A signaling technique referred to as “non-return-to-zero” or “NRZ” signaling concatenates adjacent bits without inserting a “return-to-zero” (RZ) or other transition between the bits. In NRZ signaling transitions occur only when the data value changes, for example from a binary “0” to a binary “1.” Therefore, not having a transition with each bit for a sampling reference, the NRZ signal receiver must locally generate a sampling clock, and can only use data transitions for synchronization. NRZ signaling, however, requires for any given bit rate approximately one-half the bandwidth required by RZ signaling.
Conventional techniques exist for an NRZ receiver to locally generate a sampling clock synchronized in frequency and phase to the data in the NRZ signal. One such technique generates a sampling clock at a frequency equal to the bit rate of the NRZ signal, for example using a phase-lock-loop (PLL) fed by a local reference oscillator.
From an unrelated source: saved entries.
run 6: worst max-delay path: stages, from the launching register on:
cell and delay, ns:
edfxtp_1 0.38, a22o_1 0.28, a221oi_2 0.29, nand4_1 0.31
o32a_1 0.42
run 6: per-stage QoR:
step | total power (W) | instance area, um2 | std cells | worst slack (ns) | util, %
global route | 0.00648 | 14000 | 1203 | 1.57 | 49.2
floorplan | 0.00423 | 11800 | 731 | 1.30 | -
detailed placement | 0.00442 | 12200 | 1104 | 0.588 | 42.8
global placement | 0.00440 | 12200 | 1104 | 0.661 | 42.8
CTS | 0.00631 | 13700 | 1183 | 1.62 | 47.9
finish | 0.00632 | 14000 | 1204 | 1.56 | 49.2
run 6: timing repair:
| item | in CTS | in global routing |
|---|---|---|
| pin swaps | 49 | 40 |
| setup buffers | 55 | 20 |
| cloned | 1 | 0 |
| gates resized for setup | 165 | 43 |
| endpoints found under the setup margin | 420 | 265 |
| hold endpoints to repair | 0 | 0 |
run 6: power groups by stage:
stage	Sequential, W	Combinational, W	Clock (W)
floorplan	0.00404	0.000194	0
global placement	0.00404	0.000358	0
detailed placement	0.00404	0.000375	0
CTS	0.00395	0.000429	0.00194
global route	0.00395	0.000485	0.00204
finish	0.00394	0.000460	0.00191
From an optimization exercise on the open Yosys and OpenROAD flow, aimed at small area; shortcuts taken in it are not production practice.
Where RTL was checked, it was by simulation tests only, not by an equivalence proof against the original.
No functional check of the RTL was part of run 3.
Power is estimated from default activity; no workload was simulated.

## flow/design.v (module list and top-level ports; edited modules follow where they fit)
// module vga: 26 lines
// module bgh: 167 lines
// module bgv: 163 lines
// module Screen: 56 lines
// module nsub11: 14 lines
// module nsub10: 14 lines
// module axb: 66 lines
// module axp: 102 lines
// module ayp: 106 lines
// module ballc: 134 lines
// module padc: 356 lines
module Screen(clk, reset, hsync, vsync, xball, yball, xpat, ypat, colors);
  // ...
==> flow/flow/run.sh <==
#!/bin/bash
# The standard layout (standard.sh), with two changes:
#  - synthesis runs flow/synth.tcl (see there): the standard script with
#    an area-oriented ABC mapping and the ripple adders as full-adder cells;
#  - port buffers are buf_1 cells instead of the default delay cells.
# All tool output goes to the ORFS logs and to standard.log here.
set -euo pipefail
F=$(cd "$(dirname "${BASH_SOURCE[0]}")" && pwd)
bash standard.sh SYNTH_SCRIPT=$F/synth.tcl \
  "BUFFER_PORTS_ARGS=-buffer_cell sky130_fd_sc_hd__buf_1" finish > standard.log 2>&1
==> flow/flow/adders.v <==
// The ripple adders of Screen.v (nsub11, nsub10) as full-adder cells.
module nsub11(an, b, s);
    input [10:0] an, b;
    output [11:0] s;
    wire [11:0] c;
    sky130_fd_sc_hd__ha_1 B0(.A(an[0]), .B(b[0]), .SUM(s[0]), .COUT(c[1]));
    sky130_fd_sc_hd__fa_1 B1(.A(an[1]), .B(b[1]), .CIN(c[1]), .SUM(s[1]), .COUT(c[2]));
    sky130_fd_sc_hd__fa_1 B2(.A(an[2]), .B(b[2]), .CIN(c[2]), .SUM(s[2]), .COUT(c[3]));
    sky130_fd_sc_hd__fa_1 B3(.A(an[3]), .B(b[3]), .CIN(c[3]), .SUM(s[3]), .COUT(c[4]));
    sky130_fd_sc_hd__fa_1 B4(.A(an[4]), .B(b[4]), .CIN(c[4]), .SUM(s[4]), .COUT(c[5]));
    sky130_fd_sc_hd__fa_1 B5(.A(an[5]), .B(b[5]), .CIN(c[5]), .SUM(s[5]), .COUT(c[6]));
    sky130_fd_sc_hd__fa_1 B6(.A(an[6]), .B(b[6]), .CIN(c[6]), .SUM(s[6]), .COUT(c[7]));
    sky130_fd_sc_hd__fa_1 B7(.A(an[7]), .B(b[7]), .CIN(c[7]), .SUM(s[7]), .COUT(c[8]));
    sky130_fd_sc_hd__fa_1 B8(.A(an[8]), .B(b[8]), .CIN(c[8]), .SUM(s[8]), .COUT(c[9]));
    sky130_fd_sc_hd__fa_1 B9(.A(an[9]), .B(b[9]), .CIN(c[9]), .SUM(s[9]), .COUT(c[10]));
    sky130_fd_sc_hd__fa_1 B10(.A(an[10]), .B(b[10]), .CIN(c[10]), .SUM(s[10]), .COUT(c[11]));
    assign s[11] = c[11];
endmodule
module nsub10(an, b, s);
    input [9:0] an, b;
    output [10:0] s;
    wire [10:0] c;
    sky130_fd_sc_hd__ha_1 B0(.A(an[0]), .B(b[0]), .SUM(s[0]), .COUT(c[1]));
    sky130_fd_sc_hd__fa_1 B1(.A(an[1]), .B(b[1]), .CIN(c[1]), .SUM(s[1]), .COUT(c[2]));
    sky130_fd_sc_hd__fa_1 B2(.A(an[2]), .B(b[2]), .CIN(c[2]), .SUM(s[2]), .COUT(c[3]));
    sky130_fd_sc_hd__fa_1 B3(.A(an[3]), .B(b[3]), .CIN(c[3]), .SUM(s[3]), .COUT(c[4]));
    sky130_fd_sc_hd__fa_1 B4(.A(an[4]), .B(b[4]), .CIN(c[4]), .SUM(s[4]), .COUT(c[5]));
    sky130_fd_sc_hd__fa_1 B5(.A(an[5]), .B(b[5]), .CIN(c[5]), .SUM(s[5]), .COUT(c[6]));
    sky130_fd_sc_hd__fa_1 B6(.A(an[6]), .B(b[6]), .CIN(c[6]), .SUM(s[6]), .COUT(c[7]));
    sky130_fd_sc_hd__fa_1 B7(.A(an[7]), .B(b[7]), .CIN(c[7]), .SUM(s[7]), .COUT(c[8]));
    sky130_fd_sc_hd__fa_1 B8(.A(an[8]), .B(b[8]), .CIN(c[8]), .SUM(s[8]), .COUT(c[9]));
    sky130_fd_sc_hd__fa_1 B9(.A(an[9]), .B(b[9]), .CIN(c[9]), .SUM(s[9]), .COUT(c[10]));
    assign s[10] = c[10];
endmodule
==> flow/flow/area.abc <==
strash
dc2
balance
rewrite
refactor
balance
rewrite
rewrite -z
balance
refactor -z
rewrite -z
balance
&get -n
&deepsyn -T 30
&put
dch
amap
strash
dch
amap
topo
==> flow/flow/synth.tcl <==
# The standard synthesis (synth_recipe.tcl), with these changes:
#  - the combinational mapping runs an area-oriented ABC script (area.abc)
#    instead of ORFS's delay-oriented one, without the Kogge-Stone adder
#    map and without extract_fa;
#  - the ripple adder modules nsub11/nsub10 are mapped to full-adder
#    cells (adders.v).
# Registers are mapped as before.
set ::area_abc [file join [file dirname [file normalize [info script]]] area.abc]
set ::adders [file join [file dirname [file normalize [info script]]] adders.v]
set ::adders_done 0
proc synth {args} {
  # the first call, before flattening: the ripple adders become
  # full-adder cells
  if { !$::adders_done } {
    set ::adders_done 1
    yosys read_verilog -overwrite $::adders
  }
  set i [lsearch -exact $args -extra-map]
  if { $i >= 0 } { set args [lreplace $args $i [expr {$i + 1}]] }
  yosys synth -nofsm -noshare {*}$args
}
# no full/half adder cells: ABC maps the adders' gates with the rest
proc extract_fa {args} {}
proc abc {args} {
  set out {}
  set skip 0
  foreach a $args {
    if { $skip } { set skip 0; continue }
    if { $a eq "-script" || $a eq "-D" || $a eq "-constr" } { set skip 1; continue }
    lappend out $a
  }
  yosys abc -script $::area_abc {*}$out
}
source $::env(SCRIPTS_DIR)/synth.tcl
# left out here: clear keep_hierarchy, flatten, clean up, hide names made inside functions, write 1_2_yosys.v
==> flow/standard.sh <==
#!/bin/bash
# synth_recipe.tcl (not shown) runs the flow's synth.tcl, then flattens the netlist and writes it again
# the make line also repeats each setting of config.mk as NAME=value (left out here)
make -C /OpenROAD-flow-scripts/flow DESIGN_CONFIG=/design/flow/config.mk WORK_HOME=/design/flow/orfs CLKGATE_MAP_FILE= SYNTH_SCRIPT=/design/flow/synth_recipe.tcl "${@:-finish}"
==> flow/config.mk <==
export PLATFORM = sky130hd
export DESIGN_NAME = Screen
export DESIGN_NICKNAME = Screen
export VERILOG_FILES = /design/flow/design.v
export SDC_FILE = /design/flow/constraint.sdc
export NUM_CORES = 4
export LEC_CHECK = 0
export CAP_MARGIN = 20
export CORE_MARGIN = 2
export CORE_UTILIZATION = 40
export CTS_BUF_LIST = sky130_fd_sc_hd__clkbuf_8
export CTS_CLUSTER_DIAMETER = 100
export CTS_CLUSTER_SIZE = 30
export SLEW_MARGIN = 20
==> flow/constraint.sdc <==
create_clock -name core_clock -period 16.0 [get_ports {clk}]
set_input_delay 3.2000 -clock core_clock [delete_from_list [all_inputs] [get_ports {clk}]]
set_output_delay 3.2000 -clock core_clock [all_outputs]
set_load 0.01 [all_outputs]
In one such technique the NRZ signal is supplied to the signal input of a sampler that, in turn, is triggered by the locally generated sampling clock. However, since the locally generated sampling clock is at the NRZ signal bit rate, when the latter is increased to a high rate the former must be increased in turn. Generation of high frequency sampling clocks can incur costs in terms of power consumption and in circuit considerations such as signal path transmission line quality, requirements for noise isolation, in addition to reduced fabrication tolerance. Further, NRZ data can be communicated in a burst mode, requiring fast lock time, without benefit of a preamble.
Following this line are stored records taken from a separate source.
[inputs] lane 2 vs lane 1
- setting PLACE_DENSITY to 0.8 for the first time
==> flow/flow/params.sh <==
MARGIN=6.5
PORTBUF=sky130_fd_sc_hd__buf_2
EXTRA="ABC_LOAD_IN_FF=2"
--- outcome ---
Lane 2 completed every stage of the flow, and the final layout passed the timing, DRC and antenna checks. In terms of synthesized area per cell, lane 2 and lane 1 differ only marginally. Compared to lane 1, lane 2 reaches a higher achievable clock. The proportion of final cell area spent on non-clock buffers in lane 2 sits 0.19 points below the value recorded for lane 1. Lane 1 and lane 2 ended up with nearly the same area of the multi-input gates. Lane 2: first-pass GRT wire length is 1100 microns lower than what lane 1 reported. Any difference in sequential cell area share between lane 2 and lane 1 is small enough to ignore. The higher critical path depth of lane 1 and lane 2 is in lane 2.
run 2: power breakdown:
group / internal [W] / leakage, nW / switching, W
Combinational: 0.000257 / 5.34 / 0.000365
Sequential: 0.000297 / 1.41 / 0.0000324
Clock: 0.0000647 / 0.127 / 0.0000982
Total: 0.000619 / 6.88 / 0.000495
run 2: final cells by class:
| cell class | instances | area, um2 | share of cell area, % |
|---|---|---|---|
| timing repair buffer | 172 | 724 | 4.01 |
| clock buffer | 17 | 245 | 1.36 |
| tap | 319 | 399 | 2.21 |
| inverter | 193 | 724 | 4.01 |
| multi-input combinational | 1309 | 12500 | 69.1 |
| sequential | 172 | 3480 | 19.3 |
This is an optimization exercise on Yosys and OpenROAD, whose aim is small area and a short achievable clock period, not a production implementation. In this exercise RTL edits were held to simulation tests only and were not proved equivalent to the original.

Design multiply, start of the top module:
module multiply(
    input wire clk,
    input wire resetn,
    input wire[31:0] A,
    input wire[31:0] B,
    input wire sign,
    output wire[63:0] result
);
clock: 6.5 ns
lec_check: 0
cap_margin: 20
core_margin: 2
core_utilization: 45
place_density: 0.6
setup_slack_margin: 1.75
slew_margin: 20
synth_hierarchical: 1
standard.sh (not shown) runs the stock make flow with config.mk's settings and CLKGATE_MAP_FILE= SYNTH_SCRIPT=/design/flow/synth_recipe.tcl, a recipe that flattens the netlist after the stock synthesis.
==> flow/flow/run.sh <==
#!/bin/bash
# Own layout flow: the standard synthesis, then every combinational cell set to
# its smallest drive strength (registers untouched), then the standard layout,
# whose repair steps size cells up again where timing needs it.
set -euo pipefail
here=$(pwd)
res=$here/orfs/results/$FLOW_PLATFORM/multiply/base
bash standard.sh synth > $here/log_synth.txt 2>&1
cp $res/1_2_yosys.v $here/1_2_yosys.orig.v
python3 $here/flow/downsize.py $FLOW_HOME/platforms/$FLOW_PLATFORM/lib/sky130_fd_sc_hd__tt_025C_1v80.lib \
    $here/1_2_yosys.orig.v $res/1_2_yosys.v > $here/log_downsize.txt 2>&1
# make the netlist newer than its sources so only the later steps rerun
touch $res/1_2_yosys.v $res/1_2_yosys.sdc
bash standard.sh "BUFFER_PORTS_ARGS=-buffer_cell sky130_fd_sc_hd__buf_1" finish > $here/log_layout.txt 2>&1
==> flow/flow/downsize.py <==
#!/usr/bin/env python3
"""Set each combinational cell of a mapped netlist to the smallest drive strength
of its kind that the library has (registers and special cells untouched)."""
import re, sys
lib, src, dst = sys.argv[1:4]
cells = set(re.findall(r'cell\s*\(\s*"?(sky130_fd_sc_hd__\w+)"?\s*\)', open(lib).read()))
keep = re.compile(r'sky130_fd_sc_hd__(df|edf|sdf|sedf|dl|conb|clk|tap|fill|decap|diode|probe|lpflow)')
text = open(src).read()
count = {}
def repl(m):
    name = m.group(0)
    if keep.match(name):
        return name
    mm = re.match(r'(sky130_fd_sc_hd__\w+?)_(\d+)$', name)
    if not mm:
        return name
    base, size = mm.group(1), int(mm.group(2))
    for s in (1,):
        cand = f"{base}_{s}"
        if s < size and cand in cells:
            count[name] = count.get(name, 0) + 1
            return cand
    return name
out = re.sub(r'sky130_fd_sc_hd__\w+', repl, text)
open(dst, 'w').write(out)
for k, v in sorted(count.items(), key=lambda x: -x[1]):
    print(k, v)
Next try:
--- a/flow/config.mk
+++ b/flow/config.mk
@@ -10,5 +10,4 @@
 export CORE_UTILIZATION = 45
 export PLACE_DENSITY = 0.6
-export SETUP_SLACK_MARGIN = 1.75
 export SLEW_MARGIN = 20
 export SYNTH_HIERARCHICAL = 1
=> Worst hold slack gets better by 0.013 ns; die area is unchanged; sequential share of layout area rose by 0.28 points; worst setup slack gets worse by 0.51 ns; design area fell by a few percent; flip-flop and latch count does not change; first-iteration DRC count rose by roughly a tenth; non-clock buffer count fell by 8; global-route usage fell by 0.99 points.
Next try:
--- a/flow/config.mk
+++ b/flow/config.mk
@@ -10,4 +10,5 @@
 export CORE_UTILIZATION = 45
 export PLACE_DENSITY = 0.6
+export SETUP_SLACK_MARGIN = 0.5
 export SLEW_MARGIN = 20
 export SYNTH_HIERARCHICAL = 1
What happened:
- The changed run passed the timing, DRC and antenna checks
- design area stays the same
- sequential cell count stays the same
- utilization does not change
- critical path depth does not change
- setup slack is unchanged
Another conventional technique for recovering NRZ data entails generating a local clock having a frequency that is a fraction, i.e., 1/N (N generally being an integer) of the bit rate and, in combination, generating an N-phase sampling clock based on that 1/N rate clock. The N-phase sampling clock can trigger N samplers receiving the NRZ signal. However, conventional generation of N-phase sampling clocks generally requires a significant number of circuit blocks or cells, including voltage-controlled delay elements, multiplexers, and logic, with associated interconnects. Various ones of the circuit blocks or cells, in particular the voltage controlled delay elements, are connected in cascade, with tap-offs placed at various ones of the interconnects. N of the tap-off are, in turn, the N phases of the sampling clock. In this conventional generation of an N-phase sampling there are differences in configuration among the voltage controlled delay elements, as well in the loading at the outputs of different ones of the elements. However, since the relative delay among the voltage controlled delay elements establishes the different phases of the N-phase sampling clock, such differences in their configuration and output loading can result in non-uniform phase differences between the N clock phases. The non-uniform phase difference can, in turn, result in a timing offset between the ideal sampling instant of the NRZ signal and the actual sampling instant. Compensation circuitry can be included, but this can itself introduce complications in circuit structure. Also, since the compensation circuitry and the voltage controlled delay elements generally have different structure, process variances can produce non-uniform shifts in delay, which can result in the compensation circuitry introducing the very problem it was intended to correct.
The objective is to reduce power consumption further, and one way would be to increase the data rate by sampling four parallel data in a single clock cycle with multiple phases. This has been done before, but required significantly more than four multiplexers.